Your log files do not help. Those do not provide info on the cause of crash. Also, there is no usable stack trace. 

So, first of all, please do reply on all of my questions that I have asked and follow all other recommendations that I have provided you.

Next, if that does not help, run a debug version of our binary, enable core dumping and then upload the binary that you are using and the core file produced.

Are you using our binaries , downloaded from our site ??? If not , please do ... We can not proceed further by analysing binaries from other sources.

the stack before "180111 01:12:35" is a known bug #18948649

this is caused by inability to write to tmpdir probably due to lack of disk space.   typical that many threads hit such a crash at same time which confuses signal handling on some level.

after that, one of the ibd files or ibdata has been wiped out by content meant to be written into stderr:  Space id in fsp header 1416128883

mysql> select unhex(conv(1416128883,10,16)) a;
+------+
| a    |
+------+
| This |
+------+
1 row in set (0.00 sec)

check their datadir for such occurrence (I not on vpn). one of the ibd files will contain this text.
as mentioned previously crash handling is not safe, and it malfunctions to such a degree that the fd for stderr is closed and then opened and assigned to an ibd file in the mayhem.
seen this many times, and i can only think of one solution that is to disable crash handling within mysqld by the --gdb option at the cost of having to store core files to determine post mortem crash cause.

Hi!

My colleague has done some more research.

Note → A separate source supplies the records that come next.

What follows belongs to an exercise in optimizing a design on an open flow for small area, a short achievable clock period and few clock cycles per item; a production flow would make more cautious choices.
In this exercise RTL edits were held to simulation tests only and were not proved equivalent to the original.

## l3cc_pll
module l3cc_pll (
    input  wire        clk,
    input  wire        rst,         
    input  wire        start,       
    input  wire [31:0] target,
    input  wire [31:0] source,
    output wire        ready,
    output wire        done,        
    output wire        err,
    output wire        prescale,
    output wire        nwarn,
    output wire        ksat,
    output wire [3:0]  n,
    output wire [23:0] k,
    output wire [31:0] ndiv
);
For scale: about 1800 cells after synthesis, roughly 150 flip-flops, roughly 130 I/O pins, ~15000 µm² of cells after synthesis.
==> module l3cc_pll, before the edit <==
module l3cc_pll (
    input  wire        clk,
    input  wire        rst,         
    input  wire        start,       
    input  wire [31:0] target,
    input  wire [31:0] source,
    output wire        ready,
    output wire        done,        
    output wire        err,
    output wire        prescale,
    output wire        nwarn,
    output wire        ksat,
    output wire [3:0]  n,
    output wire [23:0] k,
    output wire [31:0] ndiv
);
    function [40:0] bk_carry(input [39:0] a, input [39:0] b, input cin);
        reg [39:0] g, p;
        integer i, l;
        begin
            g = a & b;
            p = a ^ b;
            for (l = 1; l < 40; l = l * 2)
                for (i = 2 * l - 1; i < 40; i = i + 2 * l) begin
                    g[i] = g[i] | (p[i] & g[i - l]);
                    p[i] = p[i] & p[i - l];
                end
            for (l = 32; l >= 1; l = l / 2)
                for (i = 3 * l - 1; i < 40; i = i + 2 * l) begin
                    g[i] = g[i] | (p[i] & g[i - l]);
                    p[i] = p[i] & p[i - l];
                end
            bk_carry = {g | (p & {40{cin}}), cin};
        end
    endfunction
    function [4:0] msb32(input [31:0] x);
        integer i, j, l;
        reg [31:0] orh;      
        reg [31:0] lead;     
        begin
            orh = x;
            for (l = 1; l < 32; l = l * 2)         
                for (i = 0; i < 32; i = i + 1)
                    if ((i / l) % 2 == 0 && (i / l + 1) * l < 32)
                        orh[i] = orh[i] | orh[(i / l + 1) * l];
            lead = x & ~{1'b0, orh[31:1]};
            for (j = 0; j < 5; j = j + 1) begin
                msb32[j] = 1'b0;
                for (i = 0; i < 32; i = i + 1)
                    if ((i >> j) & 1) msb32[j] = msb32[j] | lead[i];
            end
        end
    endfunction
    reg        busy;        
    reg        al;          
    reg        fin;         
    reg [4:0]  cnt;         
    reg [34:0] rem;         
    reg [33:0] dn;          
    reg [56:0] q;           
    reg        pre_r;
    reg        err_r;
    reg [6:0]  e1_r;        
    reg [4:0]  run;         
    wire       div = busy & ~al;
    wire       last = div & (cnt == 5'd0);
    assign ready = ~busy | last;
    wire       acc  = start & ready;
    assign done  = fin;
    wire [6:0]  e1_a  = {2'b00, msb32(target)} - {2'b00, msb32(source)} + 7'd1;
    wire        pre_l = ~ge3;
    wire [31:0] t_r   = rem[32:1];
    wire [31:0] s_r   = ~dn[33:2];
    wire        err_l = (t_r == 32'd0) || (s_r[31:1] == 31'd0 &&
                        (s_r[0] == 1'b0 || t_r[31:3] == 29'd0 && t_r[2:0] < 3'd6));
    wire [4:0]  h_np  = e1_r[6] ? 5'd0 : e1_r[5:1];       
    wire        right = ~e1_r[0] | e1_r[6];              
    wire [32:0] d_np  = {1'b0, s_r} << {h_np, 1'b0};
    wire [32:0] d_clr = d_np & ~(33'd1 << {h_np, 1'b0});
    wire [32:0] d_pre = right ? {1'b0, d_clr[32:1]} : {d_clr[31:0], 1'b0};
    wire [32:0] s_al  = pre_l ? d_pre : d_np;
    wire [4:0]  c_np  = h_np + 5'd12;                   
    wire [4:0]  c_p   = h_np + {4'd0, ~right} + 5'd12;
    wire [4:0]  c_al  = pre_l ? c_p : c_np;
    wire [39:0] r_x   = {5'd0, rem};
    wire [39:0] n1_x  = {6'h3F, dn};             
    wire [39:0] n2_x  = {5'h1F, dn, 1'b1};       
    wire [40:0] c1    = bk_carry(r_x, n1_x, 1'b1);
    wire [40:0] c2    = bk_carry(r_x, n2_x, 1'b1);
    wire [39:0] cs3_s = r_x ^ n1_x ^ n2_x;
    wire [39:0] cs3_k = (r_x & n1_x) | (r_x & n2_x) | (n1_x & n2_x);
    wire [39:0] cs3_b = {cs3_k[38:0], 1'b1};    
    wire [40:0] c3    = bk_carry(cs3_s, cs3_b, 1'b1);
    wire        ge1   = c1[37];
    wire        ge2   = c2[37];
    wire        ge3   = ~(cs3_s[36] ^ cs3_b[36] ^ c3[36]);   
    wire [32:0] dif1  = rem[32:0] ^ n1_x[32:0] ^ c1[32:0];
    wire [32:0] dif2  = rem[32:0] ^ n2_x[32:0] ^ c2[32:0];
    wire [32:0] dif3  = cs3_s[32:0] ^ cs3_b[32:0] ^ c3[32:0];
    wire [1:0]  qd    = ge3 ? 2'd3 : ge2 ? 2'd2 : ge1 ? 2'd1 : 2'd0;
    wire [32:0] keep  = ge3 ? dif3 : ge2 ? dif2 : ge1 ? dif1 : rem[32:0];
    always @(posedge clk) begin
        if (rst) begin
            busy <= 1'b0;
            al   <= 1'b0;
            fin  <= 1'b0;
        end else begin
            fin <= last;
            al  <= acc;
            if (acc)
                busy <= 1'b1;
            else if (last)
                busy <= 1'b0;
        end
    end
    always @(posedge clk) begin
        if (acc) begin
            rem   <= {2'b00, target, 1'b0};
            dn    <= ~{source, 2'b00};
            e1_r  <= e1_a;
        end else if (al) begin
            dn    <= ~{1'b0, s_al};
            pre_r <= pre_l;
            err_r <= err_l;
            cnt   <= c_al;
        end else if (div) begin
            rem   <= {keep, 2'b00};
            cnt   <= cnt - 5'd1;
        end
        q <= div ? {q[54:0], qd} : 57'd0;
        run <= !div ? 5'd0 : (qd == 2'd3) ? ((run[4:1] == 4'hF) ? 5'd31 : run + 5'd2) :
               {4'd0, qd[0]};
    end
    reg  [24:0] ones;
    integer     oi;
    always @* begin
        for (oi = 0; oi < 25; oi = oi + 1) ones[oi] = (run > oi);
    end
    wire        sat   = ones[24];
    assign err      = err_r;
    assign prescale = pre_r;
    assign ndiv     = q[56:25];
    assign n        = q[28:25];
    assign nwarn    = (ndiv[31:4] != 28'd0) || (ndiv[3:0] < 4'd6) || (ndiv[3:0] > 4'd12);
    assign ksat     = sat;
    assign k        = (q[24:1] ^ ones[23:0]) | {24{sat}};
endmodule
What follows belongs to an exercise in optimizing a design on an open flow for small area, a short achievable clock period and few clock cycles; a production flow would make more cautious choices.
Where RTL was checked, it was by simulation tests only, not by an equivalence proof against the original.

// strv2_vlc_dec
module strv2_vlc_dec (
    input  wire        clk,
    input  wire        rst,             
    input  wire        start,
    input  wire        cfg_qmode,       
    input  wire [5:0]  cfg_qscale,      
    input  wire [15:0] cfg_mbtotal,     
    input  wire        in_valid,
    output wire        in_ready,
    input  wire [15:0] in_data,
    output reg         out_valid,
    input  wire        out_ready,
    output reg  [15:0] out_data,
    output wire        done,            
    output wire        fault,           
    output wire [1:0]  err_code,        
    output reg  [31:0] bit_count,       
    output reg  [15:0] esc_zero_count   
);
    localparam [15:0] EOD_WORD = 16'hFE00;
    localparam [2:0] S_IDLE   = 3'd0,
                     S_DC     = 3'd1,
                     S_AC     = 3'd2,
                     S_DONE   = 3'd3,
                     S_FAULT1 = 3'd5,      
                     S_FAULT2 = 3'd6;      
    reg  [2:0]  state;
    reg         qmode;
    reg  [5:0]  qscale;
    reg  [15:0] mbleft;       
    reg  [2:0]  blk;
    reg  [4:0]  bits_last;    
    reg         esc0_last;    
    reg         eob_last;     
    reg  [46:0] sbuf;
    reg  [5:0]  q;
    wire        q_neg = q[5];
    wire st_dc    = (state == S_DC);
    wire st_ac    = (state == S_AC);
    wire decoding = st_dc || st_ac;
    wire st_fault = (state == S_FAULT1) || (state == S_FAULT2);
    wire room     = q_neg || !q[4];                  
    wire begin_fr = !decoding && start;
    assign in_ready = !decoding || room;
    assign done     = (state == S_DONE) && !out_valid;
    assign fault    = st_fault && !out_valid;
    assign err_code = {state == S_FAULT2, state == S_FAULT1};
    wire take = in_valid && in_ready;
    wire [52:0] ext = {sbuf, 6'd0};
    wire [21:0] win = ext[q[4:0] +: 22];
    wire [16:0] w = win[21:5];
    reg  [4:0]  ac_len;      
    reg         ac_eob, ac_esc, ac_err;
    reg         ac_sign;     
    always @(*) begin
        ac_eob = 1'b0; ac_esc = 1'b0; ac_err = 1'b0; ac_sign = 1'b0;
        casez (w[16:5])
            12'b10??????????: begin ac_len = 5'd2;  ac_eob = 1'b1; end
            12'b11??????????: begin ac_len = 5'd3;  ac_sign = w[14]; end
  ...
For scale: roughly 1700 cells after synthesis, roughly 110 I/O pins, about 11000 µm² of cells after synthesis.
export LEC_CHECK = 0
export ABC_AREA = 1
export CAP_MARGIN = 20
export CORE_MARGIN = 2
export CORE_UTILIZATION = 40
export CTS_BUF_LIST = sky130_fd_sc_hd__clkbuf_8 sky130_fd_sc_hd__clkbuf_4
export GPL_ROUTABILITY_DRIVEN = 0
export PLACE_DENSITY = 0.6
export SETUP_SLACK_MARGIN = 3.75
export SLEW_MARGIN = 20
create_clock -name core_clock -period 8.0 [get_ports {clk}]
run.sh (not shown) runs the stock make flow with config.mk's settings and CLKGATE_MAP_FILE= SYNTH_SCRIPT=/design/flow/synth_recipe.tcl, a recipe that flattens the netlist after the stock synthesis.
The baseline finished with timing, DRC and antenna clean.
Testbench counts at the start, summed over its fixed seeds: cycles 12,142.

We have noted that the stack before "180111 01:12:35" is a known bug #18948649.

It is caused by inability to write to tmpdir  due to lack of disk space. It is quite typical that many threads hit such a crash at same time which provides fuzzy result.

After that, one of the ibd files or ibdata has been wiped out by content meant to be written into stderr:  Space id in fsp header 1416128883

mysql> select unhex(conv(1416128883,10,16)) a;
+------+
| a    |
+------+
| This |
+------+
1 row in set (0.00 sec)

Hence, not a bug.

Hi,

First of all, do consider the input that I gave you in my last comment.

Recently experienced the same issue, more than likely due to memory probelm. Added innodb_force_recovery=1 to my.cnf file to start the database. Ran a mysqldump using: mysqldump --single-transaction --quick --flush-logs original_db > backup_db. This actually failed on the corrupted table that was the cause of all of the crashing. We removed the table -- it was a cache table anyway-- created the table and restarted mysql service. Database started up. Removed innodb_force_recovery=1 from my.cnf and restarted mysql service again. Everything has been working well, since. We stayed with the original database. Note: Dropping the table was not the only thing we had to do. You'll have to remove, or move the associated idb file to a different folder in order to recreate the table properly.

I ran in to something similar where there are no signs of hardware trouble (dmesg, iLO).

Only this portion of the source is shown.